Countries throughout the Middle East have the strong regulatory framework
necessary for REITs, including Qatar, Bahrain, the United Arab Emirates, and Saudi
Arabia. In addition, plans have already been made in Oman to create a framework
that supports REITs. In Dubai, investors can choose between Emirates NBD REIT
(ENBD REIT) and Emirates REIT, which are listed on NASDAQ Dubai. Abu Dhabi has
two private entities, The Residential REIT and The Logistics REIT, which are both
registered with the Abu Dhabi Global Market. Saudi Arabia has also recently
become involved with the REIT market as a means of diversifying income for the
country.
3. Why REITs Appeal to Middle Eastern
Investors
The tax benefits of REITs are becoming more relevant for Middle Eastern investors as property taxes
in several countries increase, but several other traits of REITs are also considered attractive. One of
the major benefits is liquidity. Since REITs function much like investments in the stock market, they
let investors take advantage of growing real estate markets while keeping their investments much
more liquid than with direct purchases of property. The other major benefit that REITs provide
Middle Eastern investors is flexibility and diversification. With an REIT, individuals can invest across
several different asset classes at once instead of developing their own portfolio of assets.

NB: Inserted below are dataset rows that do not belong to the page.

$ cat src/rtl/bounce_pkg.sv
// Shared types and constants for the colour-bounce frame sequencer.
// State encoding, updater command codes and sprite size default.
package bounce_pkg;

    typedef enum logic [2:0] {
        IDLE   = 3'd0,
        DRAW   = 3'd1,
        WAIT   = 3'd2,
        ERASE  = 3'd3,
        UPDATE = 3'd4,
        SETTLE = 3'd5,
        CHECK  = 3'd6,
        OVER   = 3'd7
    } state_e;

    localparam logic [1:0] SIG_IDLE   = 2'b00;
    localparam logic [1:0] SIG_ERASE  = 2'b01;
    localparam logic [1:0] SIG_DRAW   = 2'b10;
    localparam logic [1:0] SIG_UPDATE = 2'b11;

    localparam int BALL_DIM_DEFAULT = 4;

endpackage

$ cat src/rtl/bounce_frame_sequencer_tick.sv
// Free-running frame counter with enable, freeze and synchronous clear.
// wrap is a 1-cycle pulse on the last count of each frame.
module frame_tick_gen #(
    parameter int FRAME_TICKS = 833333
) (
    input  logic clk,
    input  logic reset,
    input  logic en,
    input  logic freeze,
    input  logic clear,
    output logic wrap
);

    localparam int CW = (FRAME_TICKS > 1) ? $clog2(FRAME_TICKS) : 1;
    localparam logic [CW-1:0] LAST = CW'(FRAME_TICKS - 1);

    logic [CW-1:0] cnt_q, cnt_d;

    always_comb begin
        wrap  = en && !freeze && !clear && (cnt_q == LAST);
        cnt_d = cnt_q;
        if (clear) begin
            cnt_d = '0;
        end else if (en && !freeze) begin
            cnt_d = wrap ? '0 : cnt_q + 1'b1;
        end
    end

    always_ff @(posedge clk) begin
        if (reset) cnt_q <= '0;
        else       cnt_q <= cnt_d;
    end

endmodule

$ cat src/rtl/bounce_frame_sequencer.sv
// Frame-level controller: erase, update, check, draw, then wait for the next tick.
// Define BOUNCE_PAUSE_EN to let pause_sw hold the sequencer in WAIT.
module bounce_frame_sequencer
    import bounce_pkg::*;
#(
    parameter int FRAME_TICKS = 833333,
    parameter int BALL_DIM    = BALL_DIM_DEFAULT
) (
    input  logic       clk,
    input  logic       reset,
    input  logic       start,
    input  logic       pause_sw,
    input  logic       gameover,
    output logic [1:0] statesig,
    output logic       plot,
    output logic       erase,
    output logic [1:0] px_off,
    output logic [1:0] py_off,
    output logic       game_active,
    output logic       game_over,
    output logic [7:0] frame_miss
);

    localparam logic [1:0] LAST_OFF = 2'(BALL_DIM - 1);

    state_e     state_q, state_d;
    logic [1:0] px_q, px_d, py_q, py_d;
    logic       pending_q, pending_d;
    logic [7:0] miss_q, miss_d;
    logic [1:0] sig_q, sig_d;
    logic       plot_q, plot_d;
    logic       erase_q, erase_d;
    logic       active_q, active_d;
    logic       over_q, over_d;
    logic       clear, leave_wait, wrap, pause_hold;

`ifdef BOUNCE_PAUSE_EN
    assign pause_hold = (state_q == WAIT) && pause_sw;
`else
    logic unused_pause;
    assign unused_pause = pause_sw;
    assign pause_hold   = 1'b0;
`endif

    frame_tick_gen #(
        .FRAME_TICKS(FRAME_TICKS)
    ) u_tick (
        .clk   (clk),
        .reset (reset),
        .en    (active_q),
        .freeze(pause_hold),
        .clear (clear),
        .wrap  (wrap)
    );

    always_comb begin
        state_d    = state_q;
        px_d       = 2'd0;
        py_d       = 2'd0;
        clear      = 1'b0;
        leave_wait = 1'b0;
        unique case (state_q)
            IDLE, OVER: begin
                if (start) begin
                    state_d = DRAW;
                    clear   = 1'b1;
                end
            end
            DRAW, ERASE: begin
                if (px_q == LAST_OFF) begin
                    if (py_q == LAST_OFF) begin
                        state_d = (state_q == DRAW) ? WAIT : UPDATE;
                    end else begin
                        py_d = py_q + 2'd1;
                    end
                end else begin
                    px_d = px_q + 2'd1;
                    py_d = py_q;
                end
            end
            WAIT: begin
                if (!pause_hold && pending_q) begin
                    state_d    = ERASE;
                    leave_wait = 1'b1;
                end
            end
            UPDATE:  state_d = SETTLE;
            SETTLE:  state_d = CHECK;
            CHECK:   state_d = gameover ? OVER : DRAW;
            default: state_d = IDLE;
        endcase
    end

    // A wrap that lands while the previous tick is unconsumed is a dropped frame.
    always_comb begin
        pending_d = pending_q;
        miss_d    = miss_q;
        if (leave_wait) pending_d = 1'b0;
        if (wrap) begin
            if (pending_q && !leave_wait && miss_q != 8'hFF) begin
                miss_d = miss_q + 8'd1;
            end
            pending_d = 1'b1;
        end
        if (clear) pending_d = 1'b0;
    end

    always_comb begin
        sig_d    = SIG_IDLE;
        plot_d   = 1'b0;
        erase_d  = 1'b0;
        active_d = (state_d != IDLE) && (state_d != OVER);
        over_d   = (state_d == OVER);
        unique case (state_d)
            ERASE: begin
                sig_d   = SIG_ERASE;
                plot_d  = 1'b1;
                erase_d = 1'b1;
            end
            DRAW: begin
                sig_d  = SIG_DRAW;
                plot_d = 1'b1;
            end
            UPDATE:  sig_d = SIG_UPDATE;
            default: sig_d = SIG_IDLE;
        endcase
    end

    always_ff @(posedge clk) begin
        if (reset) begin
            state_q   <= IDLE;
            px_q      <= 2'd0;
            py_q      <= 2'd0;
            pending_q <= 1'b0;
            miss_q    <= 8'd0;
            sig_q     <= SIG_IDLE;
            plot_q    <= 1'b0;
            erase_q   <= 1'b0;
            active_q  <= 1'b0;
            over_q    <= 1'b0;
        end else begin
            state_q   <= state_d;
            px_q      <= px_d;
            py_q      <= py_d;
            pending_q <= pending_d;
            miss_q    <= miss_d;
            sig_q     <= sig_d;
            plot_q    <= plot_d;
            erase_q   <= erase_d;
            active_q  <= active_d;
            over_q    <= over_d;
        end
    end

    assign statesig    = sig_q;
    assign plot        = plot_q;
    assign erase       = erase_q;
    assign px_off      = px_q;
    assign py_off      = py_q;
    assign game_active = active_q;
    assign game_over   = over_q;
    assign frame_miss  = miss_q;

endmodule

$ cat config.mk
export PLATFORM = sky130hd
export DESIGN_NAME = bounce_frame_sequencer
export DESIGN_NICKNAME = d
export VERILOG_FILES = /design/src/rtl/bounce_pkg.sv /design/src/rtl/bounce_frame_sequencer_tick.sv /design/src/rtl/bounce_frame_sequencer.sv
export SDC_FILE = /design/constraint.sdc
export NUM_CORES = 1
export LEC_CHECK = 0
export BUFFER_PORTS_ARGS = -buffer_cell sky130_fd_sc_hd__buf_2
export CAP_MARGIN = 10
export CORE_MARGIN = 8
export CORE_UTILIZATION = 45
export CTS_CLUSTER_SIZE = 14
export DETAILED_ROUTE_END_ITERATION = 6
export PLACE_DENSITY_LB_ADDON = 0.3
export REMOVE_ABC_BUFFERS = 1
export SYNTH_ARGS = -nofsm -noshare
export SYNTH_HDL_FRONTEND = slang
export SYNTH_SLANG_ARGS = --single-unit
$ cat constraint.sdc
create_clock -name clk -period 3.1 [get_ports clk]
set_clock_uncertainty 0.1 [all_clocks]
set_input_delay 0.155 -clock clk [delete_from_list [all_inputs] [get_ports clk]]
set_output_delay 0.155 -clock clk [all_outputs]
set_load 0.02 [all_outputs]
* Word-level counts from Yosys, hierarchy flattened
Cells that the tools add are included.
** Word-level totals
- Register bits after elaboration :: 42
- Input port bits :: 5
- Output and inout bits :: 18
- Logic and storage cells :: 67
** Operators by class
- Add/subtract/negate cells :: 4
- Equal/unequal tests :: 16
- Multiplexer cells :: 18
- Bitwise operators :: 1
- Reductions and logical operators :: 17
** Operators by type and width (number)
- $add 20x1->20 const B :: 1
- $eq 20x20->1 const B :: 1
- $mux 20 :: 1
- $eq 3x3->1 const B :: 6
- $mux 3 :: 6
- $pmux 3 s6 :: 1
- $reduce_or 2->1 :: 5
- $eq 3x2->1 const B :: 3
- $add 8x1->8 const B :: 1
- $mux 1 :: 8
- $ne 8x8->1 const B :: 1
- $eq 3x1->1 const B :: 2
- $pmux 2 s3 :: 1
- $logic_and 1x1->1 :: 5
- $add 2x1->2 const B :: 2
- $eq 2x2->1 const B :: 2
- $logic_not 3->1 :: 1
- $ne 3x3->1 const B :: 1
- $reduce_bool 3->1 :: 1
- $reduce_or 3->1 :: 1
- $logic_not 1->1 :: 2
- $mux 2 :: 1
- $reduce_and 2->1 :: 1
- $reduce_bool 2->1 :: 1
- $not 1->1 :: 1

* Longest topological paths before layout
- Depth in word-level cells :: 8
- Gate-level depth with buffers :: 8
- Depth with buffers taken out :: 7

* Hierarchy
A second synthesis with hierarchy kept.
** Second synthesis, totals
- Cell total of the unflattened synthesis :: 240
- Area total of the unflattened synthesis :: 2175.8 um2
** By module, submodules not included
- bounce_frame_sequencer :: instances 1, cells each 115, area each 1101.1 um2, seq. area each 440.4 um2
- frame_tick_gen :: instances 1, cells each 125, area each 1074.8 um2, seq. area each 400.4 um2

* Worst setup path before layout
OpenSTA, ideal clock, no wires.
- Path kind :: register to register
- From :: register active_q (netlist: game_active)
- To :: register u_tick.cnt_q[10]
- Library setup time :: 0.128 ns
- Data arrival time :: 1.771 ns
- Required time :: 2.872 ns
- Path slack :: 1.101 ns
- Cell stages (with the launch flop) :: 9
- Path buffers :: 3
- Period minus slack after synthesis :: 1.999 ns
- Cell sequence :: dfxtp_1 clkbuf_1 nand2_1 nor3_1 nand4b_1 nand2b_1 clkbuf_1 clkbuf_1 nor2_1
** Between the ends
- Cells in the longest elaborated chain, start to end :: 3
** RTL lines
- start: declaration :: line bounce_frame_sequencer.sv:33 : logic active_q, active_d;
- start signal: assignment :: line bounce_frame_sequencer.sv:150 : active_q <= active_d;
- $logic_and 1x1->1 (2 in series) :: line bounce_frame_sequencer_tick.sv:20 : wrap = en && !freeze && !clear && (cnt_q == LAST);
- $mux 20 :: line bounce_frame_sequencer_tick.sv:25 : cnt_d = wrap ? '0 : cnt_q + 1'b1;
- end signal: assignment :: line bounce_frame_sequencer_tick.sv:31 : else cnt_q <= cnt_d;
- end: declaration :: line bounce_frame_sequencer_tick.sv:17 : logic [CW-1:0] cnt_q, cnt_d;
Several ways; a longest one is shown, not always the timed one.
A chain may end at the register's enable or synchronous reset.

* Worst setup path after layout
- From :: register u_tick.cnt_q[6]
- To :: register miss_q[4] (netlist: frame_miss[4])
** Between the ends
- Cells in the longest elaborated chain, start to end :: 3
** RTL lines
- $eq 20x20->1 :: line bounce_frame_sequencer_tick.sv:20
- $logic_and 1x1->1 :: line bounce_frame_sequencer_tick.sv:20
- $reduce_and 2->1 (no source line)
- end signal: assignment :: line bounce_frame_sequencer.sv:146 : miss_q <= miss_d;
- end: declaration :: line bounce_frame_sequencer.sv:29 : logic [7:0] miss_q, miss_d;
Every way passes these cells.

So far in the Middle East, there are no restrictions on the assets classes in which REITs can invest, so
there are REITs that target very specific markets, such as student housing, warehousing, and
industrial space. Virtually any space that generates an income can be included in an REIT. Investors
can choose to invest in an REIT that focuses on one asset class, such as The Residential REIT, or one
that spreads investments across several different classes, such as ENBD REIT. As time goes on, new
REITs with assets in the hotel sector, the retail sector, and other parts of the real estate market will
likely be established.
Some REITs are taking a very creative approach to portfolio development. For example, ENBD REIT
has been involved with a project to construct the South View School in the Remraam community of
Dubai. The school will accommodate as many as 1,800 students, from the FS1 level through 12th
grade. According to a recent announcement from project leaders, the school is on track to open its
doors before the start of the 2018-2019 academic year.
4. Shariah Compliance for Middle Eastern
REITs
Another feature of REITs that could attract investors from the Middle East is the fact that REITs can be
adjusted to comply with Shariah law. Real estate is a very popular asset in Islamic finance, making this an
important feature. The first Shariah-compliant REITs began operating in Malaysia in 2006. Since then, others
have launched in Malaysia and Singapore, and now the Middle East.
Currently, both of the REITs listed on NASDAQ Dubai are Shariah-compliant, but the number of options will
likely increase as demand for liquid, Shariah-compliant instruments grows. Notably, Emirates REIT recently
announced that it will likely begin issuing sukuk certificates, or Islamic bonds, in the coming year due to a
dramatic jump in the trust’s third-quarter net income. Profits in this quarter increased by more than 175
percent to USD $31.6 million, largely due to growth in rental income in Dubai.
Earlier this year, Abu Dhabi Financial Group announced plans for the flotation of a Dh 3 billion Shariah-
compliant REIT, which the organization expected to execute before the end of the year. However, the
organization recently announced that it would postpone the launch to the first half of 2018 due to
regulatory issues. The so-called Etihad REIT was set up using a seed portfolio consisting of 10 properties
across the UAE. The portfolio was developed in collaboration with Eshraq Properties, a major developer in
Abu Dhabi.
The Etihad REIT delay stems from listing issues. The trust would become the first REIT based in the Abu
Dhabi Global Market financial free zone to be listed in the UAE. The regulatory processes involved with this
listing are taking longer than initially expected. Representatives from the Abu Dhabi Financial Group
reported that the REIT already contains $700 million of income-producing assets and will see dividends by
the end of the year, despite not being listed.